Elle s'approcha de Félice pour se regarder aussi dans le miroir, et passa son bras autour des épaules de la magicienne. Elle les regarda dans le miroir avec un grand sourire, solaire comme elle l'était. La rousse, à ce contact, eut un imperceptible frisson et tourna son regard vers elle, surprise de ce geste.

- On est trop belles, ronronna tranquillement Mia. 

Mais remarquant les yeux un peu plus ouverts de Félice et son air timide, elle se tourna vers sa petite amie. Celle-ci était allongée sur le lit double et regardait le plafond rougeâtre avec ennui. La violette fronça des sourcils, elle détestait la façon dont Lupa se comportait ces temps-ci. Les premiers temps de leur relation, les trois premières semaines, la loup-garou avait été adorable avec elle. Elles multipliaient les sorties en amoureuses, les soirées romantiques, les matins nues dans les draps... 

Et désormais, Lupa devenait froide et égoïste. Quelle frustration pour Mia ! Qu'avait-elle fait ?

- Dit, on te dérange ?

- Y'a quatre moustiques morts, coupa la grande femme posée sur le lit. 

Elle leva un bras musclé et pointa son index vers le plâtre craquelé.

- Là.

- Formidable, ironisa Mia qui sentait la colère monter en elle avec une rapidité impressionnante. Je me demande vraiment pourquoi je suis là.

Elle eut un grand soupir, et adressa à Lupa, au travers du miroir, un doigt d'honneur qu'elle ne remarqua pas. Puis, elle contourna le lit pour aller dans la salle de bain se recoiffer, la queue battant avec énervement. Félice, lorsque cette dernière eut claqué la porte sèchement, se tourna vers son amie.

- Lupa... Je suis plutôt d'accord avec Mia.

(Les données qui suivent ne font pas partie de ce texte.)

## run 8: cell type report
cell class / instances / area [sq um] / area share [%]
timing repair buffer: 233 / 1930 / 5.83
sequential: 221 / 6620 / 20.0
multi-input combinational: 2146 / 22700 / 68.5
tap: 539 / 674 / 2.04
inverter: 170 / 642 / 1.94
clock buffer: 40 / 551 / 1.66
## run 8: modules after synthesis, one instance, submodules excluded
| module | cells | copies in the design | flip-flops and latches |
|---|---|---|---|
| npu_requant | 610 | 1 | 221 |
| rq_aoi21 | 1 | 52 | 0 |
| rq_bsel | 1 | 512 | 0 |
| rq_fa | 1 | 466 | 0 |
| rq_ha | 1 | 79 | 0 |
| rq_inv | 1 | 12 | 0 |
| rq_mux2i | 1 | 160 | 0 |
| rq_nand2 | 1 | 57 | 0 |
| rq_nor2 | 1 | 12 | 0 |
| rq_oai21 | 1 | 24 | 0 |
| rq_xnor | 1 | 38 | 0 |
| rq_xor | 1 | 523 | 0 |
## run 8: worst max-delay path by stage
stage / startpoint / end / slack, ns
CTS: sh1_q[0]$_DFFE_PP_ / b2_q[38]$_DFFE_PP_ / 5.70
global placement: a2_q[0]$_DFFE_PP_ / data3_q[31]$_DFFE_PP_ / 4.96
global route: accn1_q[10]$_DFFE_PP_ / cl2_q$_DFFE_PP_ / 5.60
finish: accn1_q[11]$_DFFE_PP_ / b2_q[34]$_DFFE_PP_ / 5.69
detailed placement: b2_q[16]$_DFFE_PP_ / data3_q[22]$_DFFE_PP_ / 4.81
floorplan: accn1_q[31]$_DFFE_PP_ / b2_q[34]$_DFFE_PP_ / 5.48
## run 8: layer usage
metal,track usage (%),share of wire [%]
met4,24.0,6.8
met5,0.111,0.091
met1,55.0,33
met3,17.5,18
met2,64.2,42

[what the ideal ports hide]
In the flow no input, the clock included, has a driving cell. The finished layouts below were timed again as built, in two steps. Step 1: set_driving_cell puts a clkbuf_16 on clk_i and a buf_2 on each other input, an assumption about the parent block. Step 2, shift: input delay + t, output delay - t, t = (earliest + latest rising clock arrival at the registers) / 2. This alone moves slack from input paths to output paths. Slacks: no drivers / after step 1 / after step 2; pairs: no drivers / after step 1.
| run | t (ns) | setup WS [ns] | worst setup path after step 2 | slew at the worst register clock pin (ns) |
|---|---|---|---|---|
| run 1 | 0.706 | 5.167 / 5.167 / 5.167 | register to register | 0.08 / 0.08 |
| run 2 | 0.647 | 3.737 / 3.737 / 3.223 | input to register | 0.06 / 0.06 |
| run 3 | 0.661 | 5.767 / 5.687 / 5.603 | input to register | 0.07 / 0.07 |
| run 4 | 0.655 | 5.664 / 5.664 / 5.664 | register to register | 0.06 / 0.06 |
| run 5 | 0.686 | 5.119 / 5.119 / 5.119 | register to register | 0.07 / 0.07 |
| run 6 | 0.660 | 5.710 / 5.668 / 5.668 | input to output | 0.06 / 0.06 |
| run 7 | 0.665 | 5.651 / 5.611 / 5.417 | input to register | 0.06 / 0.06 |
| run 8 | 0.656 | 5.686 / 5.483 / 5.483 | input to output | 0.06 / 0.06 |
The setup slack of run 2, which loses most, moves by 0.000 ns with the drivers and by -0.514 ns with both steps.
Context: an optimization exercise on an open-source flow, tuned for small area. The choices shown serve that exercise and are no tape-out recipe. Only simulation tests tie the RTL to the original design; equivalence was not proved. No activity file was given, so power comes from the tool's default toggle rates.

==> trial 25: inputs <==
## motion_top
module motion_top (
    input  logic                        clk,
    input  logic                        rst_n,
    input  logic                        reg_wr_valid,
    input  motion_pkg::reg_write_t      reg_wr,
    input  logic                        cmd_valid,
    input  motion_pkg::step_cmd_t       cmd,
    output logic                        cmd_ready,
    input  logic [4-1:0] endstop,
    output logic [4-1:0]   motor_step,
    output logic [4-1:0]   motor_dir,
    output logic [4-1:0]   motor_enable,
    output logic [4-1:0] endstop_state,
    output logic                        abort
);
    logic [32-1:0] wdata_n;
    logic [32-1:0] pre_q, pulse_q, post_q;   
    logic [15:0] cfg_q;                                  
    logic [7:0]  opt_q;                                  
    logic        unlock;
    logic [7:0]  wsel;
    assign wdata_n = ~(reg_wr.data & {32{rst_n}});
    always_comb begin
        wsel = '0;
        wsel[reg_wr.addr] = reg_wr_valid;
    end
    always_ff @(posedge clk) begin
        if (!rst_n || wsel[0]) pre_q   <= wdata_n;
        if (!rst_n || wsel[1]) pulse_q <= wdata_n;
        if (!rst_n || wsel[2]) post_q  <= wdata_n;
        if (!rst_n || wsel[3]) cfg_q   <= wdata_n[15:0];
        if (!rst_n || wsel[4]) opt_q   <= wdata_n[7:0];
        unlock <= rst_n && wsel[5];
    end
    localparam logic [1:0] ST_IDLE = 2'b00, ST_PRE = 2'b01, ST_PULSE = 2'b11, ST_POST = 2'b10;
    logic [1:0]                state [3];
    logic [32-1:0] cnt_q [3];   
    logic [2:0]                ax_dir;
    logic [2:0]                ax_step;
    logic [2:0]                ax_idle;
    for (genvar a = 0; a < 3; a++) begin : g_axis
        logic                      done;
        logic                      start;
        logic                      ld_pre, ld_pulse, ld_post, hold;
        logic [32-1:1] ones;
        logic [32-1:0] cnt_d;
        assign ax_idle[a] = (state[a] == ST_IDLE);
        assign ax_step[a] = (state[a] == ST_PULSE);
        assign start      = cmd_valid && (cmd.axis == a) && !abort;
        assign ld_pre   = (state[a] == ST_IDLE);
        assign ld_pulse = done && (state[a] == ST_PRE);
        assign ld_post  = done && (state[a] == ST_PULSE);
        assign hold     = ld_pre || ld_pulse || ld_post;
        step_zero_chain u_done (
            .cnt_n (cnt_q[a]),
            .done  (done)
        );
  ...
==> module step_ones_nand, before the edit <==
module step_ones_nand (
    input  logic ones,
    input  logic cnt_b,
    output logic ones_n
);
    assign ones_n = !(ones && cnt_b);
endmodule
Source: an optimization exercise on an open RTL-to-GDS flow (aim: small area, a short achievable clock period and few clock cycles per item). Production flows keep margins and buffers that such runs may drop.
At most, simulation tests tie the RTL to the original design; equivalence was not proved.
Power is estimated from default activity; no workload was simulated.

Setup of job 1477:
==> flow/design.v (excerpt) <==
module incubator_setpoint_and_alarm_supervisor #(
  parameter int MAX_DIGITS = 4
) (
  input  logic              clk,
  input  logic              rst_n,
  input  logic              in_valid,
  output logic              in_ready,
  input  logic [1:0]        in_opcode,
  input  logic [isas_pkg::TEMP_W-1:0] in_measured_temp,
  input  logic [3:0]        in_key_code,
  input  logic [isas_pkg::HOST_W-1:0] in_host_target,
  output logic              out_valid,
  input  logic              out_ready,
  output logic [1:0]        out_mode,
  output logic              out_buzzer_on,
  output logic [isas_pkg::TEMP_W-1:0] out_target_temp,
  output logic [isas_pkg::SECS_W-1:0] out_run_seconds,
  output logic              out_control_active,
  output logic              out_controller_reset,
  output logic              out_drive_stop,
  output logic [1:0]        out_host_reply,
  input  logic              cfg_psel,
  input  logic              cfg_penable,
  input  logic              cfg_pwrite,
  input  logic [isas_pkg::APB_AW-1:0] cfg_paddr,
  input  logic [isas_pkg::APB_DW-1:0] cfg_pwdata,
  output logic [isas_pkg::APB_DW-1:0] cfg_prdata,
  output logic              cfg_pready
);
Size in the first run: about 260 flip-flops, about 160 I/O pins, ~17,000 um2 of cells after synthesis.
==> flow/config.mk <==
export PLATFORM = sky130hd
export DESIGN_NAME = incubator_setpoint_and_alarm_supervisor
export DESIGN_NICKNAME = incubator_setpoint_and_alarm_supervisor
export VERILOG_FILES = /design/flow/design.v
export SDC_FILE = /design/flow/constraint.sdc
export NUM_CORES = 4
export LEC_CHECK = 0
export CAP_MARGIN = 20
export CORE_MARGIN = 2
export CORE_UTILIZATION = 60
export SETUP_SLACK_MARGIN = 4.3
export SLEW_MARGIN = 20
==> flow/constraint.sdc <==
create_clock -name core_clock -period 8.0 [get_ports {clk}]
set_input_delay 1.6000 -clock core_clock [delete_from_list [all_inputs] [get_ports {clk}]]
set_output_delay 1.6000 -clock core_clock [all_outputs]
set_load 0.01 [all_outputs]
standard.sh (not shown) runs the stock make flow with config.mk's settings and CLKGATE_MAP_FILE= SYNTH_SCRIPT=/design/flow/synth_recipe.tcl, a recipe that flattens the netlist after the stock synthesis.
==> flow/flow/run.sh <==
#!/bin/bash
# Own layout flow: the standard flow (standard.sh: the standard synthesis
# and ORFS steps, unchanged) with one ORFS setting passed through the
# environment: BUFFER_PORTS_ARGS makes every port buffer a
# sky130_fd_sc_hd__buf_1 cell instead of the default delay buffer
# (clkdlybuf4s50_1), which is larger and slower. Every input and output port
# is still buffered; the clock period and constraints are the standard flow's.
# The make/ORFS output goes to standard_flow.log; each ORFS step keeps its own
# log under orfs/logs/.
set -euo pipefail
export BUFFER_PORTS_ARGS="-buffer_cell sky130_fd_sc_hd__buf_1"
bash standard.sh > standard_flow.log 2>&1
Testbench counts of job 1477, summed over its fixed seeds: cycles 20,685, items 20,000.
Input changes introduced in job 7280 (baseline for comparison: job 1477):
-- flow/config.mk --
<<< job 1477, line 9
export CORE_MARGIN = 2
export CORE_UTILIZATION = 60
export SETUP_SLACK_MARGIN = 4.3
export SLEW_MARGIN = 20
>>> job 7280, line 9
export CORE_MARGIN = 2
export CORE_UTILIZATION = 60
export SETUP_SLACK_MARGIN = 4.4
export SLEW_MARGIN = 20
==> results.txt <==
Total wire length on job 7280 is behind job 1477.
Job 7280 finished every step from synthesis to the final layout, and the layout passed the timing, design-rule and antenna checks.
Of job 7280 and job 1477, the run reporting the higher post-layout minimum cycle time was job 1477.
In the tables for job 7280 and job 1477, data arrival time of the critical path reads higher with job 1477.
Job 7280 vs job 1477 — cell count climbed slightly
Edits applied to the flow inputs when going from job 7280 to job 4236:
-- flow/config.mk --
<<< job 7280, line 9
export CORE_MARGIN = 2
export CORE_UTILIZATION = 60
export SETUP_SLACK_MARGIN = 4.4
export SLEW_MARGIN = 20
>>> job 4236, line 9
export CORE_MARGIN = 2
export CORE_UTILIZATION = 60
export SETUP_SLACK_MARGIN = 4.2
export SLEW_MARGIN = 20
==> comparison <==
Changes observed in job 4236 relative to job 7280: count of multi-input gates comparable; post-route worst setup slack lost 0.086 ns; post-cts resize count went down 24; relative slew slack has increased.
Job 4236 against job 7280: total detailed-routing wirelength -2200 um, die area ~0 delta, met3 routed wirelength -12 um, clock net sink count ~0 delta, switching part of the total power -0.17 points.
Looking only at leakage power, and setting everything else aside, the lower value of job 4236 and job 7280 goes to job 4236.
Relative to job 4236, the following input files were edited for job 1498:
-- flow/config.mk --
<<< job 4236, line 9
export CORE_MARGIN = 2
export CORE_UTILIZATION = 60
export SETUP_SLACK_MARGIN = 4.2
export SLEW_MARGIN = 20
>>> job 1498, line 9
export CORE_MARGIN = 2
export CORE_UTILIZATION = 60
export SETUP_SLACK_MARGIN = 4.1
export SLEW_MARGIN = 20
Looking at critical path's slowest cell, the sky130_fd_sc_hd__ha_1 result is from job 4236; the sky130_fd_sc_hd__or4b_4 one comes from job 1498. From job 4236 to job 1498 the numbers moved as follows: combined area of the multi-input logic cells down about 1.3%; maximum resistive drop on vdd now sits higher; tightest hold margin saw little to no change; cell count saw a decrease; global-route met1 utilization down 0.30 points. Utilization job 4236 -> job 1498: down. In the metrics for job 1498 and job 4236, the one carrying the lower sequential fraction of total cell area is job 4236. When job 1498 is measured against job 4236, its number of stages on the worst setup path turns out 2 lower. Looking at wire length after detailed routing, job 1498 sits 540 um below job 4236.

Pourquoi nous as-tu fait venir, si c'est pour te comporter ainsi ? 

- Tu sais très bien pourquoi, marmonna la loup-garou en se passant les mains sur le visage.

- Evidemment. Tout le monde le sait, c'est ta mère qui m'a raconté. Et encore une fois, je te dis clairement que je suis en désaccord avec toi.

- Sans blague ! ricana Lupa en se relevant et s'étirant, dévoilant ses biceps développés. Qui est d'accord avec moi sur cette planète ?

- Je suis sérieuse. Pourquoi tu ne l'as pas...

La rousse regarda autour d'elle, pour être sûre que personne ne les entendait. Elle s'approcha de son amie pour dire d'un ton sérieux à demi-voix:

- Pourquoi tu ne l'as pas quittée plus tôt ? Tu la fais souffrir injustement.

- Parce que j'attend le moment propice, le moment parfait. Genre... Après ce voyage, dit la brune en regardant ses ongles pointus en mimant un ennui profond.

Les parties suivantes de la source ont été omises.